My local Spar has a short stretch of Poland in the corner. None of the goods on that rack are labelled in English, though I was able to figure out from a Spar tab that one of the items was a bottle of banana and carrot juice. Somehow they didn’t tell me about the apple.
I wanted it, and an uneasy feeling stirred in me – would I be allowed to buy it, seeing as I wasn’t Polish??
Mentally I slapped my wrist – well, of course! I worry about the silliest things. If you dig deep enough in my mind, you will probably discover a squeaky voice insisting that though they would be prepared to sell me the banan marchew jabłko sok, it would only be in exchange for foreign currency. I would stand panicking beside the till, saying “but all my money is British,” and everyone would look at me as though I had crawled out of a sock.

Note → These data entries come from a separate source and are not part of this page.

==> config.mk <==
export PLATFORM = sky130hd
export DESIGN_NAME = instr_loader
export DESIGN_NICKNAME = d
export VERILOG_FILES = /design/src/rtl/instr_loader.sv
export SDC_FILE = /design/constraint.sdc
export NUM_CORES = 1
export LEC_CHECK = 0
export BUFFER_PORTS_ARGS = -buffer_cell sky130_fd_sc_hd__buf_2
export CAP_MARGIN = 0
export CELL_PAD_IN_SITES_DETAIL_PLACEMENT = 0
export CELL_PAD_IN_SITES_GLOBAL_PLACEMENT = 1
export CORE_ASPECT_RATIO = 0.7
export CORE_MARGIN = 3
export CORE_UTILIZATION = 40
export CTS_CLUSTER_SIZE = 30
export DETAILED_ROUTE_END_ITERATION = 12
export PLACE_DENSITY = 0.72
export SLEW_MARGIN = 20
export SYNTH_ARGS = -nofsm -noshare
export SYNTH_HDL_FRONTEND = slang
export SYNTH_SLANG_ARGS = --single-unit
==> constraint.sdc <==
create_clock -name clk -period 5.2 [get_ports clk]
set_clock_uncertainty 0.05 [all_clocks]
set_input_delay 0.52 -clock clk [delete_from_list [all_inputs] [get_ports clk]]
set_output_delay 0.52 -clock clk [all_outputs]
set_load 0.02 [all_outputs]
==> src/rtl/instr_loader.sv <==
// rtl/instr_loader.sv - framed byte-stream loader for the instruction RAM write port.
// Optional trailing checksum byte is enabled with `define LOADER_CHECKSUM_EN.
module instr_loader #(
  parameter int MEM_WORDS = 201
) (
  input  logic        clk,
  input  logic        rst_n,
  input  logic        load_start,
  input  logic        byte_valid,
  input  logic [7:0]  byte_data,
  output logic        byte_ready,
  output logic        wr_en,
  output logic [31:0] wr_addr,
  output logic [31:0] wr_data,
  output logic        cpu_hold,
  output logic        busy,
  output logic        done,
  output logic        err
);

  localparam int IDX_W = $clog2(MEM_WORDS + 1);

  typedef enum logic [2:0] {
    S_IDLE,
    S_HDR_LO,
    S_HDR_HI,
    S_DATA,
`ifdef LOADER_CHECKSUM_EN
    S_CSUM,
`endif
    S_FINISH,
    S_ERROR
  } state_t;

  // State entered once the header or payload is exhausted.
`ifdef LOADER_CHECKSUM_EN
  localparam state_t S_TAIL = S_CSUM;
`else
  localparam state_t S_TAIL = S_FINISH;
`endif

  state_t           state;
  state_t           state_nx;
  logic [7:0]       hdr_lo;
  logic [15:0]      n_words;
  logic [IDX_W-1:0] word_idx;
  logic [1:0]       byte_cnt;
  logic [23:0]      asm_buf;
  logic             accept;
  logic [15:0]      hdr_n;
  logic             last_word;
`ifdef LOADER_CHECKSUM_EN
  logic [7:0]       csum;
`endif

  always_comb begin
    byte_ready = 1'b0;
    case (state)
      S_HDR_LO, S_HDR_HI, S_DATA: byte_ready = 1'b1;
`ifdef LOADER_CHECKSUM_EN
      S_CSUM:                     byte_ready = 1'b1;
`endif
      default:                    byte_ready = 1'b0;
    endcase
  end

  // A handshake coinciding with load_start belongs to the aborted frame.
  assign accept    = byte_valid && byte_ready && !load_start;
  assign hdr_n     = {byte_data, hdr_lo};
  assign last_word = (({{(16-IDX_W){1'b0}}, word_idx} + 16'd1) == n_words);
  assign busy      = (state != S_IDLE) && (state != S_ERROR);
  assign err       = (state == S_ERROR);

  always_ff @(posedge clk or negedge rst_n) begin
    if (!rst_n) begin
      state <= S_IDLE;
    end else begin
      state <= state_nx;
    end
  end

  always_comb begin
    state_nx = state;
    case (state)
      S_IDLE: begin
        if (load_start) state_nx = S_HDR_LO;
      end
      S_HDR_LO: begin
        if (accept) state_nx = S_HDR_HI;
      end
      S_HDR_HI: begin
        if (accept) begin
          if (hdr_n == 16'd0)                 state_nx = S_TAIL;
          else if (hdr_n > 16'(MEM_WORDS))    state_nx = S_ERROR;
          else                                state_nx = S_DATA;
        end
      end
      S_DATA: begin
        if (accept && (byte_cnt == 2'd3) && last_word) state_nx = S_TAIL;
      end
`ifdef LOADER_CHECKSUM_EN
      S_CSUM: begin
        if (accept) state_nx = (byte_data == csum) ? S_FINISH : S_ERROR;
      end
`endif
      S_FINISH: state_nx = S_IDLE;
      S_ERROR:  state_nx = S_ERROR;
      default:  state_nx = S_IDLE;
    endcase
    if (load_start) state_nx = S_HDR_LO;
  end

  always_ff @(posedge clk or negedge rst_n) begin
    if (!rst_n) begin
      wr_en    <= 1'b0;
      wr_addr  <= 32'd0;
      wr_data  <= 32'd0;
      cpu_hold <= 1'b0;
      done     <= 1'b0;
      hdr_lo   <= 8'd0;
      n_words  <= 16'd0;
      word_idx <= '0;
      byte_cnt <= 2'd0;
      asm_buf  <= 24'd0;
`ifdef LOADER_CHECKSUM_EN
      csum     <= 8'd0;
`endif
    end else begin
      wr_en <= 1'b0;
      done  <= (state == S_FINISH) && !load_start;
      // Hold is released on the edge where the done pulse ends.
      if (load_start)  cpu_hold <= 1'b1;
      else if (done)   cpu_hold <= 1'b0;

      if (load_start) begin
        word_idx <= '0;
        byte_cnt <= 2'd0;
`ifdef LOADER_CHECKSUM_EN
        csum     <= 8'd0;
`endif
      end else if (accept) begin
`ifdef LOADER_CHECKSUM_EN
        csum <= csum + byte_data;
`endif
        case (state)
          S_HDR_LO: hdr_lo  <= byte_data;
          S_HDR_HI: n_words <= hdr_n;
          S_DATA: begin
            byte_cnt <= byte_cnt + 2'd1;
            if (byte_cnt == 2'd3) begin
              wr_en    <= 1'b1;
              wr_addr  <= {{(30-IDX_W){1'b0}}, word_idx, 2'b00};
              wr_data  <= {byte_data, asm_buf};
              word_idx <= word_idx + 1'b1;
            end else begin
              asm_buf[{byte_cnt, 3'b000} +: 8] <= byte_data;
            end
          end
          default: ;
        endcase
      end
    end
  end

endmodule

I deal with a constant mass of squirming worries because of the need to consider before I get to the counter what the potential problems are. Experience has taught me that it’s worth calculating the various scenarios which could have arisen (sometimes in the last few minutes) which I might not have known about due to being deaf. It can be of surprising benefit to allow my imagination to run riot.
If I arrive at the counter unprepared, I’m quite likely to be stuck in a bog of befuddlement with people waving their hands and speaking gibberish (yes, I know it’s my own language), holding up the queue while I receive the ‘crawled out of a sock’ stares I mentioned earlier. Another reason why I avoid all queues (or at least long queues) if at all possible.
Forgive the wild-eyed rambling.
If I like the juice, I might try a packet of Polish biscuits next time – if they’ll let me.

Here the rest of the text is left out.